I spent way too many years under the control of substances that (I thought) made me think better (and in the beginning it did), act better, whatever. But that same substance took everything from me. Self esteem, family, respect.... My journey started in the end of 2005.
It took me until a couple of years ago to even feel like getting up and doing anything beyond daily life chores, job, etc. No energy to do squat!

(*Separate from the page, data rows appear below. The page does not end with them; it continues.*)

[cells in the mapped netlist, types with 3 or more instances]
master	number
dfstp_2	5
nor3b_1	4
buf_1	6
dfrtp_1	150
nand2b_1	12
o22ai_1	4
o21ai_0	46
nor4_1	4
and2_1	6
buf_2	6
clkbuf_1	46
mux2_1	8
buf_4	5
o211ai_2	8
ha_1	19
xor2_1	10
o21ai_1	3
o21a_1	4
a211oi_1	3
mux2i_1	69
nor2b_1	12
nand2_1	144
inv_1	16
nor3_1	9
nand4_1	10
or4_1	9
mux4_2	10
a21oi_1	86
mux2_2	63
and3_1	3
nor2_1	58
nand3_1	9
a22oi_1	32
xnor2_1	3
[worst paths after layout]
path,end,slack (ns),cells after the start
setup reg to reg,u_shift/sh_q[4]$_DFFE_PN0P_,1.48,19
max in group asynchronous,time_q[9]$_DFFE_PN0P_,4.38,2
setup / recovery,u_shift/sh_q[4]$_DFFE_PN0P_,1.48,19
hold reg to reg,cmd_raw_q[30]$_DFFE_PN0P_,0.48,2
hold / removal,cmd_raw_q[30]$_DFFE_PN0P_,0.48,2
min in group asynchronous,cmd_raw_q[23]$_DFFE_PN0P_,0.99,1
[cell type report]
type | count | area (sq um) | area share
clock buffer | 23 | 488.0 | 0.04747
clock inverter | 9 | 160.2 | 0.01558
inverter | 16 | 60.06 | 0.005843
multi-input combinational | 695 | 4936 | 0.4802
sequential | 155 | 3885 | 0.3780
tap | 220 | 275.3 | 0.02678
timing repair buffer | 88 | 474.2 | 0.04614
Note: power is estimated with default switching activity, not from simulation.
**src/rtl/dr_pkg.sv**
```systemverilog
package dr_pkg;
  typedef enum logic [1:0] {
    PAIR_EMPTY = 2'b00,
    PAIR_ZERO  = 2'b01,
    PAIR_ONE   = 2'b10,
    PAIR_BAD   = 2'b11
  } pair_e;

  function automatic int tree_levels(input int n);
    return (n > 1) ? $clog2(n) : 1;
  endfunction
endpackage

```
**src/rtl/dr_encoder.sv**
```systemverilog
module dr_encoder #(
  parameter int WIDTH = 8
) (
  input  logic [WIDTH-1:0]   data_i,
  input  logic               valid_i,
  output logic [2*WIDTH-1:0] rails_o
);
  import dr_pkg::*;

  always_comb begin
    for (int i = 0; i < WIDTH; i++) begin
      if (!valid_i)       rails_o[2*i +: 2] = PAIR_EMPTY;
      else if (data_i[i]) rails_o[2*i +: 2] = PAIR_ONE;
      else                rails_o[2*i +: 2] = PAIR_ZERO;
    end
  end
endmodule

```
**src/rtl/dr_pair_check.sv**
```systemverilog
module dr_pair_check #(
  parameter int WIDTH = 8
) (
  input  logic [2*WIDTH-1:0] rails_i,
  output logic [WIDTH-1:0]   bit_valid_o,
  output logic [WIDTH-1:0]   bit_bad_o,
  output logic [WIDTH-1:0]   bit_high_o
);
  for (genvar i = 0; i < WIDTH; i++) begin : g_pair
    logic lo, hi;
    assign lo = rails_i[2*i];
    assign hi = rails_i[2*i+1];
    // 11 is excluded from validity
    assign bit_valid_o[i] = lo ^ hi;
    assign bit_bad_o[i]   = lo & hi;
    assign bit_high_o[i]  = hi;
  end
endmodule

```
**src/rtl/dr_c_element.sv**
```systemverilog
module dr_c_element (
  input  logic clk_i,
  input  logic rst_ni,
  input  logic a_i,
  input  logic b_i,
  output logic z_o
);
  always_ff @(posedge clk_i or negedge rst_ni) begin
    if (!rst_ni)              z_o <= 1'b0;
    else if (a_i && b_i)      z_o <= 1'b1;
    else if (!a_i && !b_i)    z_o <= 1'b0;
  end
endmodule

```
**src/rtl/dr_c_tree.sv**
```systemverilog
module dr_c_tree #(
  parameter int N = 8
) (
  input  logic         clk_i,
  input  logic         rst_ni,
  input  logic [N-1:0] leaf_i,
  output logic         root_o
);
  localparam int LEVELS = dr_pkg::tree_levels(N);
  localparam int PAD    = 1 << LEVELS;

  // heap order: node 1 is root, leaves at PAD..2*PAD-1
  logic [2*PAD-1:1] node;

  for (genvar i = 0; i < PAD; i++) begin : g_leaf
    if (i < N) begin : g_real
      assign node[PAD+i] = leaf_i[i];
    end else begin : g_pad
      assign node[PAD+i] = leaf_i[0];
    end
  end

  for (genvar j = 1; j < PAD; j++) begin : g_node
    dr_c_element i_c (
      .clk_i (clk_i),
      .rst_ni(rst_ni),
      .a_i   (node[2*j]),
      .b_i   (node[2*j+1]),
      .z_o   (node[j])
    );
  end

  assign root_o = node[1];
endmodule

```
**src/rtl/dr_decoder.sv**
```systemverilog
module dr_decoder #(
  parameter int WIDTH = 8
) (
  input  logic             clk_i,
  input  logic             rst_ni,
  input  logic             done_i,
  input  logic [WIDTH-1:0] high_i,
  output logic [WIDTH-1:0] data_o
);
  logic done_q;

  always_ff @(posedge clk_i or negedge rst_ni) begin
    if (!rst_ni) begin
      done_q <= 1'b0;
      data_o <= '0;
    end else begin
      done_q <= done_i;
      if (done_i && !done_q) data_o <= high_i;
    end
  end
endmodule

```
**src/rtl/dr_completion.sv**
```systemverilog
module dr_completion #(
  parameter int WIDTH = 8
) (
  input  logic               clk_i,
  input  logic               rst_ni,
  input  logic [WIDTH-1:0]   enc_data_i,
  input  logic               enc_valid_i,
  output logic [2*WIDTH-1:0] enc_rails_o,
  input  logic [2*WIDTH-1:0] bus_rails_i,
  output logic               done_o,
  output logic [WIDTH-1:0]   dec_data_o,
  output logic               err_o
);
  logic [WIDTH-1:0] bit_valid, bit_bad, bit_high;

  dr_encoder #(.WIDTH(WIDTH)) i_enc (
    .data_i (enc_data_i),
    .valid_i(enc_valid_i),
    .rails_o(enc_rails_o)
  );

  dr_pair_check #(.WIDTH(WIDTH)) i_pairs (
    .rails_i    (bus_rails_i),
    .bit_valid_o(bit_valid),
    .bit_bad_o  (bit_bad),
    .bit_high_o (bit_high)
  );

  dr_c_tree #(.N(WIDTH)) i_tree (
    .clk_i (clk_i),
    .rst_ni(rst_ni),
    .leaf_i(bit_valid),
    .root_o(done_o)
  );

  dr_decoder #(.WIDTH(WIDTH)) i_dec (
    .clk_i (clk_i),
    .rst_ni(rst_ni),
    .done_i(done_o),
    .high_i(bit_high),
    .data_o(dec_data_o)
  );

  always_ff @(posedge clk_i or negedge rst_ni) begin
    if (!rst_ni)       err_o <= 1'b0;
    else if (|bit_bad) err_o <= 1'b1;
  end
endmodule

```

But I hung on and somewhere in January of 2009 I walked into a gym. First time in many years. Well fast forward to today. I'm still committed (even through knee surgery) to going. It gives me so much pleasure to walk out in the morning way before most folks get up. You see we begin at 4:30am. This morning I began the assault on the cycle. It was hardcore and I was a sweaty mess when we got through. 30 minutes and I wanted to stop several times, but didn't. then 30 minutes of bands (think of huge rubber bands w/ handles on them). that was fun. followed up by hardcore abs and 15 minutes of lifting weights. 2 hours at the gym.
All of this is possible because a few years ago I asked God to take me or fix me. I was sick of who I was.
Life isn't always easy. Nobody has the corner on that. I love the woman I sponsor (and yes they stayed even though after my knee surgery I took too many pain pills) I so believe in this program. IF YOU WORK IT.
Life is life and today it happens to seem right. All pieces where they belong. And it is good.